• [Brief]: Among the entries below, find every line that has "prdata" and pull it out.
Extracted material: Begin
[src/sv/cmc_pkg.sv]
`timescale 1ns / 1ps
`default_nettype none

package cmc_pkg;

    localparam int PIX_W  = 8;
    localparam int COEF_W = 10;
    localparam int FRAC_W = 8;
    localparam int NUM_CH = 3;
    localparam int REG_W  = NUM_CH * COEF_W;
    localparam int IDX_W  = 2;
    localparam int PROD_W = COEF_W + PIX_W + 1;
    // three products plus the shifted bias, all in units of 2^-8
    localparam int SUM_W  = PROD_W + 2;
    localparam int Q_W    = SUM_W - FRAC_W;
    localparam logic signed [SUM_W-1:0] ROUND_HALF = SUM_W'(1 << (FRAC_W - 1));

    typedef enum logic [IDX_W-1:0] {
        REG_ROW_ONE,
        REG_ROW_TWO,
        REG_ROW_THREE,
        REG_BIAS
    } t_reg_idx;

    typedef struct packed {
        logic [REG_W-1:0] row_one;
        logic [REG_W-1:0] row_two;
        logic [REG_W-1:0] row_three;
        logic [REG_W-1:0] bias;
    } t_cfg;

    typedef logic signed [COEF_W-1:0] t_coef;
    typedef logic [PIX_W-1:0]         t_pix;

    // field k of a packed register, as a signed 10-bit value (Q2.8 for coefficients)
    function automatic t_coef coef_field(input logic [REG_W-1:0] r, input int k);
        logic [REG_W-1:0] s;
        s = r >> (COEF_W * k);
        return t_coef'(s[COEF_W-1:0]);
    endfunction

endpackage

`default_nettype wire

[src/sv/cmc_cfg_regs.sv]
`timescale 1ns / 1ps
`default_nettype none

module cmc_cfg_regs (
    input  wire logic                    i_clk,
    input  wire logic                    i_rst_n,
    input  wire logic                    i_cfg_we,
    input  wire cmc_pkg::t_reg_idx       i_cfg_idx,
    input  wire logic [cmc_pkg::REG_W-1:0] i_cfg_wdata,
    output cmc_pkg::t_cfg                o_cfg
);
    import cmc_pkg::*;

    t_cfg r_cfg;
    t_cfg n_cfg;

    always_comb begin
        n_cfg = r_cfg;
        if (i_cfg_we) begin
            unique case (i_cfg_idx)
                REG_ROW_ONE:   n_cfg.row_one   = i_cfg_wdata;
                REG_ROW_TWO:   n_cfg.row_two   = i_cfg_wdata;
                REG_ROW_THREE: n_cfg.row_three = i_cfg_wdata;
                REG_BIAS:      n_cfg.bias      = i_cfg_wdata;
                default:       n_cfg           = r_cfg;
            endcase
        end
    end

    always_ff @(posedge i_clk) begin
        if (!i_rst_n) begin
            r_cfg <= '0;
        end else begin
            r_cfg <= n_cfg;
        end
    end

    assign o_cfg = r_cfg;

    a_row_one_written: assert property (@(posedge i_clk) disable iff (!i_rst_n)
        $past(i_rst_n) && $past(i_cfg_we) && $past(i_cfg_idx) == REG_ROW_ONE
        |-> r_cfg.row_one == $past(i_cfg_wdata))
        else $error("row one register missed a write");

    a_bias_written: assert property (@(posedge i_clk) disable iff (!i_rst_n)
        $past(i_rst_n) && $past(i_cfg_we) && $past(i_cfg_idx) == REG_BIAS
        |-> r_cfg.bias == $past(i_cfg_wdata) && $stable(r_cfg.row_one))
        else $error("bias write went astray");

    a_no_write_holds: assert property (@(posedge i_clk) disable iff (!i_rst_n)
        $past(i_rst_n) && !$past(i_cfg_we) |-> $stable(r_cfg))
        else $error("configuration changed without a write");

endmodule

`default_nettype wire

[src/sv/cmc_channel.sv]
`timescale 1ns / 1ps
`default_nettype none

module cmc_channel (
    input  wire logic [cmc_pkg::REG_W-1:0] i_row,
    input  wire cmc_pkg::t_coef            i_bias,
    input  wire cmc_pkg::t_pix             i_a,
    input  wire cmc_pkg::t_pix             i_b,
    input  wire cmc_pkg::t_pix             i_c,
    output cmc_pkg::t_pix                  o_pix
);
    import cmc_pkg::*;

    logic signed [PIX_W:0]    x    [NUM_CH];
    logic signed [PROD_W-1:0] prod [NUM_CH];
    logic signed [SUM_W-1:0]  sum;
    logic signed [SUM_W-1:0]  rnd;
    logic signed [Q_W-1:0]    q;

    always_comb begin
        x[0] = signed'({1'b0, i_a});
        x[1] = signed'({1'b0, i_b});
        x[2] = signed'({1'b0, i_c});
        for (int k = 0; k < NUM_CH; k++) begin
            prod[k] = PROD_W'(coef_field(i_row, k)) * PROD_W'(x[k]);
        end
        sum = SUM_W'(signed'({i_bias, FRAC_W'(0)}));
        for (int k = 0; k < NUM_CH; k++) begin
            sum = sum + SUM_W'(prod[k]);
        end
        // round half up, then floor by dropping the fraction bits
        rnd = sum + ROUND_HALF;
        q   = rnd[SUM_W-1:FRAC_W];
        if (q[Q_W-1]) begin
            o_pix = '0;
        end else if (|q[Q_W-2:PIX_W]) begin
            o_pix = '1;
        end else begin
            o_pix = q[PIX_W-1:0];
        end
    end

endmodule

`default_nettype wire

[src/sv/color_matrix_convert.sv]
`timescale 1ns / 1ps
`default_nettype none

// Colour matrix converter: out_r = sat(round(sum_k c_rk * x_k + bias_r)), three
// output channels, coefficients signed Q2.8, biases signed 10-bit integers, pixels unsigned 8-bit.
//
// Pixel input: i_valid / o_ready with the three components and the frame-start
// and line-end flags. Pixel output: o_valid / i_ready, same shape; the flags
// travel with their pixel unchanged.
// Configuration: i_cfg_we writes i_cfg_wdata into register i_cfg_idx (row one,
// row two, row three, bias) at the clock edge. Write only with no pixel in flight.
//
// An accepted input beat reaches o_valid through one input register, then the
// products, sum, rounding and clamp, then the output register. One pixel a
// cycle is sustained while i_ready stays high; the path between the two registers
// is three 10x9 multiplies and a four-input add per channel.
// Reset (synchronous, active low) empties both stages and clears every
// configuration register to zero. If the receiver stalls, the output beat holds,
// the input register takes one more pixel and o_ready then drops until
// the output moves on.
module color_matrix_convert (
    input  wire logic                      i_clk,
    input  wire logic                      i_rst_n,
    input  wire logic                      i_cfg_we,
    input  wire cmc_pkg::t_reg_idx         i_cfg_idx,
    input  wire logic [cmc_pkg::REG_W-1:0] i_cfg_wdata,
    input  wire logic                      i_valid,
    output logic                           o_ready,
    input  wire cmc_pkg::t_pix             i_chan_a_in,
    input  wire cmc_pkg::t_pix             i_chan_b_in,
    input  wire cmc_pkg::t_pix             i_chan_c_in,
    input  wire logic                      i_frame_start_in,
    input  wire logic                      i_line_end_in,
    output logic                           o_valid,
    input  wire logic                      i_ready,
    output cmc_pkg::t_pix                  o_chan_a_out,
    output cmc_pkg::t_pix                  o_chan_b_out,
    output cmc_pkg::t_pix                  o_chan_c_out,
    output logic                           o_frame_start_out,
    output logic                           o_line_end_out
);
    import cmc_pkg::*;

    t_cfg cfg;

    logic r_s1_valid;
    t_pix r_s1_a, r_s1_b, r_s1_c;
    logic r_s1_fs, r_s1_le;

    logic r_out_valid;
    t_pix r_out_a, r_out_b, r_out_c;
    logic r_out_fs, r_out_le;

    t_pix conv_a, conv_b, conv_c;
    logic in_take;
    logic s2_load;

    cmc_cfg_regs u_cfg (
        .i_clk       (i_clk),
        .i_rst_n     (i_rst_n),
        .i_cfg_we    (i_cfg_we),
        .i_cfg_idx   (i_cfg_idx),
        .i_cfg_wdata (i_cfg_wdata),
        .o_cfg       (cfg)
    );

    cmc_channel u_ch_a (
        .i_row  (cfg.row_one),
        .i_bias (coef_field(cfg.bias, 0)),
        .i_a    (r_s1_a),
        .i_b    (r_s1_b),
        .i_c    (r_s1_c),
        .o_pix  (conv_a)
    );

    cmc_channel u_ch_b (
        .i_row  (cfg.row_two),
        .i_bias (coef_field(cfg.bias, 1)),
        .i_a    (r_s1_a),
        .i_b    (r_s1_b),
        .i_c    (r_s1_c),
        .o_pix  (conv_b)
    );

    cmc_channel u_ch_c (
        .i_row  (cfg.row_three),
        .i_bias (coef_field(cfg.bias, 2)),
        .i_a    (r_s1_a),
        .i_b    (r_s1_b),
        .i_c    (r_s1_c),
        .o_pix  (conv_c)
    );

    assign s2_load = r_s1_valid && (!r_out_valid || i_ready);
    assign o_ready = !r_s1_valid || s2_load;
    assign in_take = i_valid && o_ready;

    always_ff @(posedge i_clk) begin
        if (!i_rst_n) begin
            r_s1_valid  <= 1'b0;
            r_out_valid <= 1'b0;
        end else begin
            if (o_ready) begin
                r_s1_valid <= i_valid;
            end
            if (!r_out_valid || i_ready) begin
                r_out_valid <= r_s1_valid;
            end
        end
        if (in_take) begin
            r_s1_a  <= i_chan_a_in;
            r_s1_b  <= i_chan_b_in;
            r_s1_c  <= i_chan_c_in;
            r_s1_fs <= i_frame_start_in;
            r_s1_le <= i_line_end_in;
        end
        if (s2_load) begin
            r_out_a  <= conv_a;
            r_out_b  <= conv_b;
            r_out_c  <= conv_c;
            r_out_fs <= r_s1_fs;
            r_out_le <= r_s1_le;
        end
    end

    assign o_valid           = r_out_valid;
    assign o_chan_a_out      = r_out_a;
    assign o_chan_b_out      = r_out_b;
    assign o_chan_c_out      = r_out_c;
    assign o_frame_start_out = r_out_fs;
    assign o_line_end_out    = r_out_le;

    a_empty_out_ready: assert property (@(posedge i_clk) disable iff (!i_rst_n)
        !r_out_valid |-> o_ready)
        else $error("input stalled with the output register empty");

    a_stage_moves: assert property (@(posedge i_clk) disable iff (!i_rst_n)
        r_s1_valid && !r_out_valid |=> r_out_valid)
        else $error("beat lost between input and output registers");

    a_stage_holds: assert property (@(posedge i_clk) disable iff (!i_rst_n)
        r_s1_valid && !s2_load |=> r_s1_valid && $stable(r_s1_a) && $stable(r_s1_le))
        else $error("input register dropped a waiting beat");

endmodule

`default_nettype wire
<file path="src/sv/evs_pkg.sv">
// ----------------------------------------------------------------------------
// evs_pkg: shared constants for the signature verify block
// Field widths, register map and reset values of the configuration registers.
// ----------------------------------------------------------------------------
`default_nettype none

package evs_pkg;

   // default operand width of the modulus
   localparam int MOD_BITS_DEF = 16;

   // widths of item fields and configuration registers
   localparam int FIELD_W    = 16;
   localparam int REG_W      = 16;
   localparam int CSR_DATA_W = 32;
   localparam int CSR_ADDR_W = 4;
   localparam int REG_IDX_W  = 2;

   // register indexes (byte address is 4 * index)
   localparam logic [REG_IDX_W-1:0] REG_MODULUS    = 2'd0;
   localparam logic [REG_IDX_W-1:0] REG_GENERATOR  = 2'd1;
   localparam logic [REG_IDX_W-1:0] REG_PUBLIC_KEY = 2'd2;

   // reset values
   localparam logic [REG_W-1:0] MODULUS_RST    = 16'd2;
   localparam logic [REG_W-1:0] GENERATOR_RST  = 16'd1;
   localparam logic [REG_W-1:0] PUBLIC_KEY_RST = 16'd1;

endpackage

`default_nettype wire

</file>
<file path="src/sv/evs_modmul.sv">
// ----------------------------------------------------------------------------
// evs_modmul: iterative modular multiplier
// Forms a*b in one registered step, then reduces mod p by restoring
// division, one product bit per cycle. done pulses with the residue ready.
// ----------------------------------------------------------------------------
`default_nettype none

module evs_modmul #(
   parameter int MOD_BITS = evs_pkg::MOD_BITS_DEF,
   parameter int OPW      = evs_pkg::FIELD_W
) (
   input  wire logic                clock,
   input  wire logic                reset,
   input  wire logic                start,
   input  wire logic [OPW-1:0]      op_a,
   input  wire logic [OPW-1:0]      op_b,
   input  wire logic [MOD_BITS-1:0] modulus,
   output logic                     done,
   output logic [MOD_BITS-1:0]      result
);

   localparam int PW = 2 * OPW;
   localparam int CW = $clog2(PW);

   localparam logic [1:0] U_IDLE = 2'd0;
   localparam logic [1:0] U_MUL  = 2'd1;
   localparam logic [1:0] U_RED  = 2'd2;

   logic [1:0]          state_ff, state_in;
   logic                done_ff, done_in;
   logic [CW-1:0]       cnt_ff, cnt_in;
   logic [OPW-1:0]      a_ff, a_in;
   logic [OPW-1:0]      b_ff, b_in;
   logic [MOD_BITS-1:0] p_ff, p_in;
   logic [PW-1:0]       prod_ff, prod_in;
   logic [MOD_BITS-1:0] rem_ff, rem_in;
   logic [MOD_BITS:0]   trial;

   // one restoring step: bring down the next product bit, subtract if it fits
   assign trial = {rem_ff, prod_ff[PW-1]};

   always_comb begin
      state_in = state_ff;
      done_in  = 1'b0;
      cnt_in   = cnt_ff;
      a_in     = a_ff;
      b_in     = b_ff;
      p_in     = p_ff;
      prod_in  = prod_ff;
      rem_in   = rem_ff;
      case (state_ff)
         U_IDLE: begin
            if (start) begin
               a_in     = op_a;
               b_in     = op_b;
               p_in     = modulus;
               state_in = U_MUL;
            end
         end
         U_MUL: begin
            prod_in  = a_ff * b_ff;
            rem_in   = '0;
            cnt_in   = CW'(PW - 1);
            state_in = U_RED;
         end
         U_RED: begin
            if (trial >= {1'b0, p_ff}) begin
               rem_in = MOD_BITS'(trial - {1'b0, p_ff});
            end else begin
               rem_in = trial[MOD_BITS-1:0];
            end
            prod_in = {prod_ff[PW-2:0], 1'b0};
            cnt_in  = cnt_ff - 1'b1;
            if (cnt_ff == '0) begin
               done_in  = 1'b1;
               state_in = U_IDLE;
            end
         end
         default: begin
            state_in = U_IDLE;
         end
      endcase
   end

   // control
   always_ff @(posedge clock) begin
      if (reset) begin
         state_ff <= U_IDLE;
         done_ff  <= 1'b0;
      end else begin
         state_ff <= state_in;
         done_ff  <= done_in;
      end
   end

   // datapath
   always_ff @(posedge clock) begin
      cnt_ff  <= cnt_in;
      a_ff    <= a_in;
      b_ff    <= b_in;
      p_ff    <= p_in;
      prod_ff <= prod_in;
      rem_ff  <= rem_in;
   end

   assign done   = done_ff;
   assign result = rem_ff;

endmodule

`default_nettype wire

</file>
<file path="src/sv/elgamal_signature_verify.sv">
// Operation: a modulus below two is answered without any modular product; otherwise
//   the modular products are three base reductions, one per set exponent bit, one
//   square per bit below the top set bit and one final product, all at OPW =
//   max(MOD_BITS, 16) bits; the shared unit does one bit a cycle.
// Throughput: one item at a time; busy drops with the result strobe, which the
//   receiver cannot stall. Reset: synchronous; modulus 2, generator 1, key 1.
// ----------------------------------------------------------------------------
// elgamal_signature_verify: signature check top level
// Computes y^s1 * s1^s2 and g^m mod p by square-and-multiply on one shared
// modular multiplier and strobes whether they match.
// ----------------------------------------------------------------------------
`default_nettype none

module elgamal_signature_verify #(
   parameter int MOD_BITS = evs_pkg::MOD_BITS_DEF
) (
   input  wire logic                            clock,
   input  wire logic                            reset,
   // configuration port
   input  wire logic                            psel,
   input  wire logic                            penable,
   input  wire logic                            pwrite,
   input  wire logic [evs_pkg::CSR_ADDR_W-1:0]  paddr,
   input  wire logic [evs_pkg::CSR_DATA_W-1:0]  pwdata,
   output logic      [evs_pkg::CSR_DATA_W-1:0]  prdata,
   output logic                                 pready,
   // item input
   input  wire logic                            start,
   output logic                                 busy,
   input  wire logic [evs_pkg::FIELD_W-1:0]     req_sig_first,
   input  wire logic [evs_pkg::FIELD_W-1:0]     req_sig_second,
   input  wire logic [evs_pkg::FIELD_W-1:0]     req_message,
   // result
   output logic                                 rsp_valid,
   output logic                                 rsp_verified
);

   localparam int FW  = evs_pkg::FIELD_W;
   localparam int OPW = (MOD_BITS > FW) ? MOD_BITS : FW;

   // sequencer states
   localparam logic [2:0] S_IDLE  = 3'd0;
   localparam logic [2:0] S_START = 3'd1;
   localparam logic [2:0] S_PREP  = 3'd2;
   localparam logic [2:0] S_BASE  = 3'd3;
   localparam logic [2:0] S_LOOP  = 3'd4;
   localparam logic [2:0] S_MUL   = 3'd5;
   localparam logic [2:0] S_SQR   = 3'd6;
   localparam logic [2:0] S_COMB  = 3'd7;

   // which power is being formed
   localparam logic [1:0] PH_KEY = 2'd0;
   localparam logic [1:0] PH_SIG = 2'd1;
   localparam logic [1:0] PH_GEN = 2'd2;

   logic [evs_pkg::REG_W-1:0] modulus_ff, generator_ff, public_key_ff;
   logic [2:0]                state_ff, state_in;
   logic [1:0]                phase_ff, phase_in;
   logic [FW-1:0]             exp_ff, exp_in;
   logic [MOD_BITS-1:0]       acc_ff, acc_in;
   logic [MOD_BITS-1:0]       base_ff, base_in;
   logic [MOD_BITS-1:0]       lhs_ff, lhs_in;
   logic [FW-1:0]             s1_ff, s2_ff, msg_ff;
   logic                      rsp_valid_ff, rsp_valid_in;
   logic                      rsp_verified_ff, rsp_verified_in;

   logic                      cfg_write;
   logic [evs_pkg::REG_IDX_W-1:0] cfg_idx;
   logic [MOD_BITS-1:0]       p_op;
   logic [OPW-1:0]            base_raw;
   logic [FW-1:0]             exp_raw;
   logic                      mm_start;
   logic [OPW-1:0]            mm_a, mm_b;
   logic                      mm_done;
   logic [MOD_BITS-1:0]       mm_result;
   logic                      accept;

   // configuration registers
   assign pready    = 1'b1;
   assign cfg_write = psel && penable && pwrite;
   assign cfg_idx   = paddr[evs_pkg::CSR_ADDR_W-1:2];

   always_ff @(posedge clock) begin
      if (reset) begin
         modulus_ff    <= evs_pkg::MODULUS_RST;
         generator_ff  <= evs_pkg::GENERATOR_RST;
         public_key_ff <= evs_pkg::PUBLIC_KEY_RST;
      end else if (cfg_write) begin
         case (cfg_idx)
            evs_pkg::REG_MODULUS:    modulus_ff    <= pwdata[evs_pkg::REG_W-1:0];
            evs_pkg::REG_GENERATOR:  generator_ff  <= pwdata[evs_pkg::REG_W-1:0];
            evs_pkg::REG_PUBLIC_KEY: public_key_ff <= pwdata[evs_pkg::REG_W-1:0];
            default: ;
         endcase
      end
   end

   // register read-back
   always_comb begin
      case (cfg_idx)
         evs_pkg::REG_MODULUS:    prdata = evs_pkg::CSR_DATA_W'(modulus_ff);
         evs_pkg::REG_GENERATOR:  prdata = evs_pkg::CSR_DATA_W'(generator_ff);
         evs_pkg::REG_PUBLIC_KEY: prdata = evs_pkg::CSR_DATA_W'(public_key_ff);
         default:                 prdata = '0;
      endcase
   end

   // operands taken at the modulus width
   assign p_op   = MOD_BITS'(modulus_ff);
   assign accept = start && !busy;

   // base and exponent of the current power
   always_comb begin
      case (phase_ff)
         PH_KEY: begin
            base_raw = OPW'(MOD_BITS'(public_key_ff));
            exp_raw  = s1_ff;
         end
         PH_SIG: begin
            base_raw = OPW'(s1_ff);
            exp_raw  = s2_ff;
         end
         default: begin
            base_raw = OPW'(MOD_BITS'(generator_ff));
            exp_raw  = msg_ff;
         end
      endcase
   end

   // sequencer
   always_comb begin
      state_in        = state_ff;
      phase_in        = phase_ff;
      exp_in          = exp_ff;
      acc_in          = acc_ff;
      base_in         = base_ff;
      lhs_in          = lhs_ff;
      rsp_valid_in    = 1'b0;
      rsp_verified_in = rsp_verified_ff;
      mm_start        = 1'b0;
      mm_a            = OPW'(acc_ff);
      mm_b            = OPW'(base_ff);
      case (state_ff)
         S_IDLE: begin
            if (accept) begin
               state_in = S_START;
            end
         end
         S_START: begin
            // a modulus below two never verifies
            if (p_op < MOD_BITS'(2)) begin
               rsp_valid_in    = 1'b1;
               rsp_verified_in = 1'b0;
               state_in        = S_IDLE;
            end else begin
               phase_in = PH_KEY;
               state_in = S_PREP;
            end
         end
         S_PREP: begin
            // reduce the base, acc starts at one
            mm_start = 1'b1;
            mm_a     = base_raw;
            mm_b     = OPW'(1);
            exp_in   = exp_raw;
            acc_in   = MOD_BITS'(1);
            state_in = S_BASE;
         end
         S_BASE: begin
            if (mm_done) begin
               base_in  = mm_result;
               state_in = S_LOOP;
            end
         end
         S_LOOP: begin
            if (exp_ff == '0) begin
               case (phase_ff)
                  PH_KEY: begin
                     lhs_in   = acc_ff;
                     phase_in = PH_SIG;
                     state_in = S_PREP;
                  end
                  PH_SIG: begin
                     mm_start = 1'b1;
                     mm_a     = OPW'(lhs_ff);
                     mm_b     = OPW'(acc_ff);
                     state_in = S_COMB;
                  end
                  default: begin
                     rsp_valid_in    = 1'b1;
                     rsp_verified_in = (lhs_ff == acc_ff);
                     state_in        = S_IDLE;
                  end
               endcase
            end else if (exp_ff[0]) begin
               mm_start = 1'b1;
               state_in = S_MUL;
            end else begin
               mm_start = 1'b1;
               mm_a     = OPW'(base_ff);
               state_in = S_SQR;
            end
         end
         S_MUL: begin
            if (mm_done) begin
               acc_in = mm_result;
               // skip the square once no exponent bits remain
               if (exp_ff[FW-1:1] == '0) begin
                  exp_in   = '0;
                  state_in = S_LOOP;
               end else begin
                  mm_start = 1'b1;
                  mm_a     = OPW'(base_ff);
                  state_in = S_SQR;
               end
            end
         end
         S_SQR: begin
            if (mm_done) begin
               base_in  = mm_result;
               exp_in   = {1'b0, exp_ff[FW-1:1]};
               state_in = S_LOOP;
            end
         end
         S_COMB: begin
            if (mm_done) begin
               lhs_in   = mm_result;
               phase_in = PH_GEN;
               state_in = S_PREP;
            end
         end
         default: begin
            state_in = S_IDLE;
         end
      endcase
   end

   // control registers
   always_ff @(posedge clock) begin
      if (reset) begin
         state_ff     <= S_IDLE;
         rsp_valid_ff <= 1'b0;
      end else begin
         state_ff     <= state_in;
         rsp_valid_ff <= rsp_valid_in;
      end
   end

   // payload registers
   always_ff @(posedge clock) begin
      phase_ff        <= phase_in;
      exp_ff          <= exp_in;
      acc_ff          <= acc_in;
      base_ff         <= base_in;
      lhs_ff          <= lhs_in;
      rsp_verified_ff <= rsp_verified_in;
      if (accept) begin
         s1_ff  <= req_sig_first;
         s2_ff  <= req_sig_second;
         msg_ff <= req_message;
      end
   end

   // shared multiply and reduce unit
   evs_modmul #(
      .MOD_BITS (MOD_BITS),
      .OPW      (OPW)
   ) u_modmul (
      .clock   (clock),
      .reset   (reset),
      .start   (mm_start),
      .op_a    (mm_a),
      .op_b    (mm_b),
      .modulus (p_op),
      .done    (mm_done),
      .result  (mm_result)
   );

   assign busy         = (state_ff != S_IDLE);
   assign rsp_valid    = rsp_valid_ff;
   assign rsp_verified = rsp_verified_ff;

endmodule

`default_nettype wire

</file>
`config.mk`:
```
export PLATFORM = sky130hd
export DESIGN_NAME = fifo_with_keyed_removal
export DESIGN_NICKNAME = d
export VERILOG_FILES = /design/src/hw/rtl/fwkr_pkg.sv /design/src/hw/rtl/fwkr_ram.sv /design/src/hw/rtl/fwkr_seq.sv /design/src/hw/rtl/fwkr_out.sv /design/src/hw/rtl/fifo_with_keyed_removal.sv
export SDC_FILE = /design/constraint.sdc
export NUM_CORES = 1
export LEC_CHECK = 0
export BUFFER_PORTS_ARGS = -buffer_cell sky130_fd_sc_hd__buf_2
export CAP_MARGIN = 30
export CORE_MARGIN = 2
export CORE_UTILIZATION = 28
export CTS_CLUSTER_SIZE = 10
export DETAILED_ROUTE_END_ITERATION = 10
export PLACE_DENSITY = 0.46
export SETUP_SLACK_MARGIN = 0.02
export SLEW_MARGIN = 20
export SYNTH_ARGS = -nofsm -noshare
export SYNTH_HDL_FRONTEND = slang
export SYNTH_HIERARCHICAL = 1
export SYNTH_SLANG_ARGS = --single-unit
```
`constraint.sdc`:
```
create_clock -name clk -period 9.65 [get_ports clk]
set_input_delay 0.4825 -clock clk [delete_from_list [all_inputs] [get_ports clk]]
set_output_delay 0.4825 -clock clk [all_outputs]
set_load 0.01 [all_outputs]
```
Extracted material: End
• [Problem solution]:
   output logic      [evs_pkg::CSR_DATA_W-1:0]  prdata,
         evs_pkg::REG_MODULUS:    prdata = evs_pkg::CSR_DATA_W'(modulus_ff);
         evs_pkg::REG_GENERATOR:  prdata = evs_pkg::CSR_DATA_W'(generator_ff);
         evs_pkg::REG_PUBLIC_KEY: prdata = evs_pkg::CSR_DATA_W'(public_key_ff);
         default:                 prdata = '0;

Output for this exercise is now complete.